Update: White Chicken Chili
Time for another chili recipe, just in time for the Super Bowl. I'm kind of horrified of it because it's going to be in San Francisco/Santa Clara this year which means traffic to everyone that lives here. Traffic is already slightly nightmarish in the Bay Area, so add a few thousand extra people to the mix and you might as well pitch a tent on the 101. Ok, so back to the chili.
This is a pretty soupy chili, so feel free to leave out the 2 cups of water if you want it a little thicker. Also, you could use sour cream in place of Greek Yogurt for something a little more rich.
White Chicken Chili
makes 1 big pot of chili
1.5 lbs boneless, skinless chicken breast (cubed)
1 yellow onion (diced)
1 poblano pepper (charred and diced)
4 cloves garlic (minced)
1 4 oz. can hot green chilies
2 tbsp flour
1 15 oz. can garbanzo beans
1 15 oz. can white beans
4 cups low sodium chicken broth
2 cups water
1 cup full fat Greek Yogurt
1/2 lime (juice)
olive oil
the spices:
1 tsp cumin + 1 tsp cumin
1 tsp Ancho Chili powder +1 tsp Ancho Chili powder
1 tsp garlic powder + 1 tsp garlic powder
1/2 tsp ground coriander
1 tsp Mexican oregano
1 bay leaf
salt and pepper
the toppings (all optional):
shaved cabbage
shredded cheese
Greek yogurt/sour cream
crushed tortilla chips
fresh cilantro
lime wedges
Char poblano pepper on gas flame, or put under the broiler, turning until all sides are charred. Remove stem and seeds, and chop up. Leave the charred skin on there.

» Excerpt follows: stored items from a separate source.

`timescale 1ns / 1ps
module xor_64(A,B,OUTPUT);
    input signed [63:0] A;
    input signed [63:0] B;
    output signed [63:0] OUTPUT;
    genvar i;
    generate for(i = 0;i<=63;i=i+1)
    begin
        xor(OUTPUT[i],A[i],B[i]);
    end
    endgenerate
endmodule
module ALU(A,B,CONTROL,OUTPUT,overflow);
input signed [63:0] A;
input signed [63:0] B;
input [1:0] CONTROL;
output signed [63:0] OUTPUT;
reg signed [63:0] OUTPUT;
output overflow;
reg overflow;
wire signed [63:0] out_sum;
wire signed [63:0] out_diff;
wire signed [63:0] out_and;
wire signed [63:0] out_xor;
wire of_add,of_diff;
add_64 g1(A,B,out_sum,of_add);
sub_64 g2(A,B,out_diff,of_diff);
and_64 g3(A,B,out_and);
xor_64 g4(A,B,out_xor);
always @ (*) begin
    case(CONTROL)
        2'b00:begin
            OUTPUT = out_sum;
            overflow = of_add;
        end
        2'b01:begin
            OUTPUT = out_diff;
            overflow = of_diff;
        end
        2'b10:begin
            OUTPUT = out_and;
            overflow = 0;
        end
        2'b11:begin
            OUTPUT = out_xor;
            overflow = 0;
        end
    endcase
end
endmodule
module Execute(clk,E_stat,E_icode,E_ifun,E_valA,E_valB,E_valC,E_destE,E_destM,setcc,e_valE,e_destE,e_Cnd,M_stat,M_icode,M_Cnd,M_valE,M_valA,M_destE,M_destM,cc_in);
  input clk;
  input [0:3] E_stat;
  input [3:0] E_icode,E_ifun,E_destE,E_destM;
  input signed [63:0] E_valA,E_valB,E_valC;
  input setcc;
  output reg signed [63:0] e_valE,M_valE,M_valA;
  output reg [3:0] e_destE,M_destE,M_destM,M_icode;
  output reg e_Cnd;
  output reg [0:3] M_stat;
  output reg M_Cnd;
  output reg [2:0] cc_in = 3'b000;
  reg [1:0] CONTROL;
  reg signed [63:0] Input1,Input2;
  wire signed [63:0] Output;
  wire OVERFLOW;
  ALU alu1(Input1,Input2,CONTROL,Output,OVERFLOW);
  always @(*) 
    begin
      if (E_icode == 4'b0010) begin  
        e_valE <= E_valA;
      end
      else if (E_icode == 4'b0111) begin  
      end
      else if (E_icode == 4'b0011) begin  
        e_valE <= E_valC;
      end
      else if (E_icode == 4'b0100) begin  
        CONTROL = 2'b00;
        Input1 = E_valB;
        Input2 = E_valC;
        e_valE <= Output ;
      end
      else if (E_icode == 4'b0101) begin  
        CONTROL = 2'b00;
        Input1 = E_valB;
        Input2 = E_valC;
        e_valE <= Output ;
      end
      else if (E_icode == 4'b0110) begin  
        if (E_ifun == 4'b0000) begin  
          CONTROL = 2'b00;
          Input1 = E_valA;
          Input2 = E_valB;
        end
        else if (E_ifun == 4'b0001) begin  
          CONTROL = 2'b01;
          Input1 = E_valA;
          Input2 = E_valB;
        end
        else if (E_ifun == 4'b0010) begin  
          CONTROL = 2'b10;
          Input1 = E_valA;
          Input2 = E_valB;
        end
        else if (E_ifun == 4'b0011) begin  
          CONTROL = 2'b11;
          Input1 = E_valA;
          Input2 = E_valB;
        end
        e_valE <= Output;
        if(setcc)
        begin
        cc_in[2] <= OVERFLOW;
        cc_in[1] <= e_valE[63];
        cc_in[0] <= (e_valE ==0) ? 1'b1:1'b0;
        end
      end
      else if (E_icode == 4'b1000) begin  
        CONTROL = 2'b01;
        Input1 = E_valB;
        Input2 = 64'd1;
        e_valE <= Output ;
      end
      else if (E_icode == 4'b1001) begin  
        CONTROL = 2'b00;
        Input1 = E_valB;
        Input2 = 64'd1;
        e_valE <= Output ;
      end
      else if (E_icode == 4'b1010) begin  
        CONTROL = 2'b01;
        Input1 = E_valB;
        Input2 = 64'd1;
        e_valE <= Output ;
      end
      else if (E_icode == 4'b1011) begin  
        CONTROL = 2'b00;
        Input1 = E_valB;
        Input2 = 64'd1;
        e_valE <= Output ;
      end      
    end 
  wire zf,sf,of;
  assign zf = cc_in[0];
  assign sf = cc_in[1];
  assign of = cc_in[2];
  always @(*)
  begin
      if(E_icode == 4'b0010 || E_icode == 4'b0111)  
      begin
          if(E_ifun == 4'h0)begin  
              e_Cnd = 1;
          end
          else if(E_ifun== 4'h1)begin  
              e_Cnd = (of^sf)|zf; 
          end
          else if(E_ifun == 4'h2)begin  
              e_Cnd = (of^sf); 
          end
          else if(E_ifun == 4'h3)begin  
              e_Cnd = zf;             
          end
          else if(E_ifun == 4'h4)begin  
              e_Cnd = ~zf;  
          end
          else if(E_ifun == 4'h5)begin  
              e_Cnd = ~(of^sf); 
          end
          else if(E_ifun == 4'h6)begin  
              e_Cnd = ~(of^sf) & ~(zf);
          end
        e_destE = (e_Cnd == 1) ? E_destE : 4'b1111;     
      end
      else
      begin
        e_destE =E_destE;
        e_Cnd=0;
      end
  end
  always@(posedge clk)
  begin
      M_stat <= E_stat;
      M_icode <= E_icode;
      M_Cnd <= e_Cnd;
      M_valE <= e_valE;
      M_valA <= E_valA;
      M_destE <= e_destE;
      M_destM <= E_destM;
  end
endmodule
$ cat run.sh
#!/bin/bash
# OpenROAD 26Q1-2900-gdf79404cd8, Yosys 0.63+post, stock flow scripts
make -C /OpenROAD-flow-scripts/flow DESIGN_CONFIG=/design/flow/config.mk WORK_HOME=/design/flow/orfs finish
$ cat config.mk
export PLATFORM = sky130hd
export DESIGN_NAME = Execute
export DESIGN_NICKNAME = Execute
export VERILOG_FILES = /design/flow/design.v
export SDC_FILE = /design/flow/constraint.sdc
export NUM_CORES = 4
export LEC_CHECK = 1
export CORE_UTILIZATION = 30
$ cat constraint.sdc
current_design Execute

set clk_period 8.4
set clk_io_pct 0.2

create_clock -name clk0 -period $clk_period [get_ports {clk}]

set non_clock_inputs [all_inputs -no_clocks]
set_input_delay [expr $clk_period * $clk_io_pct] -clock clk0 $non_clock_inputs
set_output_delay [expr $clk_period * $clk_io_pct] -clock clk0 [all_outputs]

Heat a Dutch oven over medium to medium-high heat. Add olive oil, chicken cubes, 1 tsp cumin, 1 tsp Ancho powder, 1 tsp garlic powder, 1/2 tsp ground coriander, salt and pepper. Cook for 7 minutes until browned. Remove with a slotted spoon to a dish and set aside.

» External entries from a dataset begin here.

## ./design.v

```verilog
module PC_UPDATE(clk,valP,valC,valM,cnd,icode,PC,PC__Update);
  input clk;
  input [63:0] valP;  
  input signed [63:0] valC;  
  input signed [63:0] valM;  
  input cnd;          
  input [3:0] icode;  
  input [63:0] PC;   
  output reg [63:0] PC__Update;
  always@(posedge clk) begin 
    if (icode == 4'b0111)  
      begin
        if  (cnd == 1) 
          begin
            PC__Update <= valC;
          end
        else 
          begin
            PC__Update <= valP;
          end
    end
    else if (icode == 4'b1000)  
      begin
        PC__Update <= valC;
      end
    else if (icode == 4'b1001)  
      begin
        PC__Update <= valM;
     end
    else 
      begin
        PC__Update <= valP;
      end
  end   
endmodule
```

## ./run.sh

```bash
#!/bin/bash
# OpenROAD 26Q1-2900-gdf79404cd8, Yosys 0.63+post, stock flow scripts
make -C /OpenROAD-flow-scripts/flow DESIGN_CONFIG=/design/flow/config.mk WORK_HOME=/design/flow/orfs finish
```

## ./config.mk

```make
export PLATFORM = sky130hd
export DESIGN_NAME = PC_UPDATE
export DESIGN_NICKNAME = PC_UPDATE
export VERILOG_FILES = /design/flow/design.v
export SDC_FILE = /design/flow/constraint.sdc
export NUM_CORES = 4
export LEC_CHECK = 1
export CORE_AREA = 10 10 148 148
export DIE_AREA = 0 0 158 158
```

## ./constraint.sdc

```tcl
current_design PC_UPDATE

set clk_period 5.7
set clk_io_pct 0.2

create_clock -name clk0 -period $clk_period [get_ports {clk}]

set non_clock_inputs [all_inputs -no_clocks]
set_input_delay [expr $clk_period * $clk_io_pct] -clock clk0 $non_clock_inputs
set_output_delay [expr $clk_period * $clk_io_pct] -clock clk0 [all_outputs]
```

==> results_dict.tcl <==
# yosys + openroad results
set metrics [dict create \
    slowest_stage "buf_4" \
    wirelength_um 13100 \
    io_buffers 261 \
    ys_chip_area_um2 2820 \
    fmax_mhz 340 \
    path_max_fanout 31 \
    place_ws_ps 2370 \
    start_kind "input port" \
    power_w 0.00143 \
    cts_buffers 9 \
    post_cts_buffers 0 \
    drv_cap 0 \
    grt_pass1_wl_um 18600 \
    synth_flop_count 64 \
    drive_gt1_frac 0.171 \
    fin_ws_ps 2760 \
    status "completed" \
    first_global_vias 3134 \
    syn_to_final_growth_pct 112 \
    chipArea_um2 25000 \
    synth_warnings 1 \
    critPathTopFamily "buffers and inverters" \
    cts_hold_buf 0 \
    dr_wl_met2_um 6660 \
    comb_power_share 0.236 \
    cp_num_buf_inv 2 \
    num_rows 50 \
    most-common-layout-cells "clkdlybuf4s50_1 (261), dfxtp_1 (64), o22ai_1 (64)" \
    cts_tree "built" \
    log.warning_count 89 \
    drt-met1-wl_um 4810 \
    core_um2 18700 \
    layout.cells.most_common "clkdlybuf4s50_1" \
    largest_area_cell "dfxtp_1" \
    dieHeight_um 158 \
    path_class "in2reg" \
    vias 2949 \
    post_drt_wl_per_cell_um 18.3 \
    gp_congestion 0.780 \
    synth.top_cell.area_share 0.454 \
    top_regs "PC__Update: 64 flops" \
    fp.dieW_um 158 \
    grt_max_degree 65 \
    ir_drop_v 0.000126 \
    grt.overflow.total 0 \
    p_switching_w 0.000296 \
    arrival_ps 3200 \
    top_layer "met4" \
    io-pin-count 326 \
    power.density_nw_per_um2 240 \
    synth_cell_types 13 \
    worstSetupEndpointType "flip-flop" \
    initial_core_util 0.151 \
    finalClockPeriodUsage 0.515 \
    slew_violations 0 \
    hp-class "in2reg" \
    clock_sinks 64 \
    cp_cell_sequence "clkdlybuf4s50_1 > nor3b_4 > a2bb2oi_4 > buf_4 > a2bb2oi_2" \
    max-clock-path-buffers 2 \
    p_clk_frac 0.416 \
    tightest_slew_ps 769 \
    hpwl_um 10300 \
    finalSetupViolations 0 \
    ys_cells 225 \
    p_leak_nw 2.13 \
    antenna_found_initial 1 \
    clkSlewWorstSetupHoldPaths_ps 50 \
    clockRootBuffer "clkbuf_16" \
    final_hold_viol_count 0 \
    antenna_left 0 \
    relSlewSlack 0.487 \
    netlist_area_um2 2820 \
    vias_per_cell 4.12 \
    tns_ps 0 \
    max_stage_delay_ps 570 \
    internal_power_w 0.00114 \
    routed-wl-met3_um 1460 \
    firstDrtPassIters 4 \
    htree_levels 3 \
    syn_inst 225 \
    grt_usage 0.0965 \
    period_needed_ps 2940 \
    avgSynthCellArea_um2 12.5 \
    postCtsResizedCells 0 \
    top_register "PC__Update" \
    drt_iter0_markers 86 \
    topCellsByArea "dfxtp_1 (45%), a2bb2oi_2 (32%), o22ai_1 (14%)" \
    switching_share 0.207 \
    p_seq_frac 0.348 \
    ys_seq_share 0.454 \
    remaining_drc_errors 0 \
    cp.required_ps 5970 \
    largest_reg_flops 64 \
    grt_setup_unrepaired "false" \
]
## per-stage QoR
step                instances  hold slack [ps]  instance area, um2   util
floorplan                 225             1270                2820      -
global placement          698             1730                5650  0.302
detailed placement        698             1730                5650  0.302
CTS                       714             1360                5970  0.319
global route              714             1380                5970  0.319
finish                    715             1390                5970  0.319
## layout make-up
type                            count  area [um2]
Fill cell                        1849       12700
Timing Repair Buffer              266        2650
Multi-Input combinational cell    133        1430
Sequential cell                    64        1280
Tap cell                          234         293
Clock buffer                       13         250
Clock inverter                      3        65.1
Inverter                            1        3.75
Antenna cell                        1        2.50
## cells in the mapped netlist (all sizes together)
cell type,n
buf,25
o2bb2a,1
nor3b,1
nand4bb,1
dfxtp,64
inv,1
clkbuf,2
a2bb2oi,64
o22ai,64
or2,1
nand4,1
## path summary, 6_finish.rpt
kind	start	to	slack, ps	depth (start not counted)
worst max-delay path	icode[3]	PC__Update[10]	2760	5
worst min-delay path	valC[0]	PC__Update[0]	1390	2
## layer usage
layer | GRT usage | vias to the layer above
met5 | 0 | -
met4 | 0.0137 | 0
met3 | 0.0421 | 13
met2 | 0.168 | 138
met1 | 0.109 | 1373
li1 | - | 1425
## cells by family after synthesis
family,count (synthesis),synth area share
AND-OR/OR-AND,129,0.479
buffers and inverters,28,0.0537
flip-flops,64,0.454
AND/OR/NAND/NOR,4,0.0129
## power by group through the flow
stage | Clock [W] | Combinational [W] | Sequential (W)
global route | 0.000640 | 0.000361 | 0.000501
finish | 0.000596 | 0.000338 | 0.000498
CTS | 0.000625 | 0.000344 | 0.000498
Power figures rest on the tool's default switching activity, not on a simulated workload.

Turn heat down to medium and add a bit more olive oil. Now add onion, diced poblano, canned green chili and all remaining spices, including salt and pepper. Let cook for 7 minutes, until veggies are soft. Add garlic and let cook for an additional 1 minute.
Now add the flour and mix to combine. Let the flour cook down for about 1 minute. Now whisk in chicken stock, water, both beans, chicken, a healthy dash of salt and pepper. Bring to a simmer. Lower heat, cover and let cook for 45 minutes.
Turn off heat, stir in Greek Yogurt and squeeze lime juice in. Taste and adjust salt as necessary. Turn heat back on as low as it will go to re-warm everything.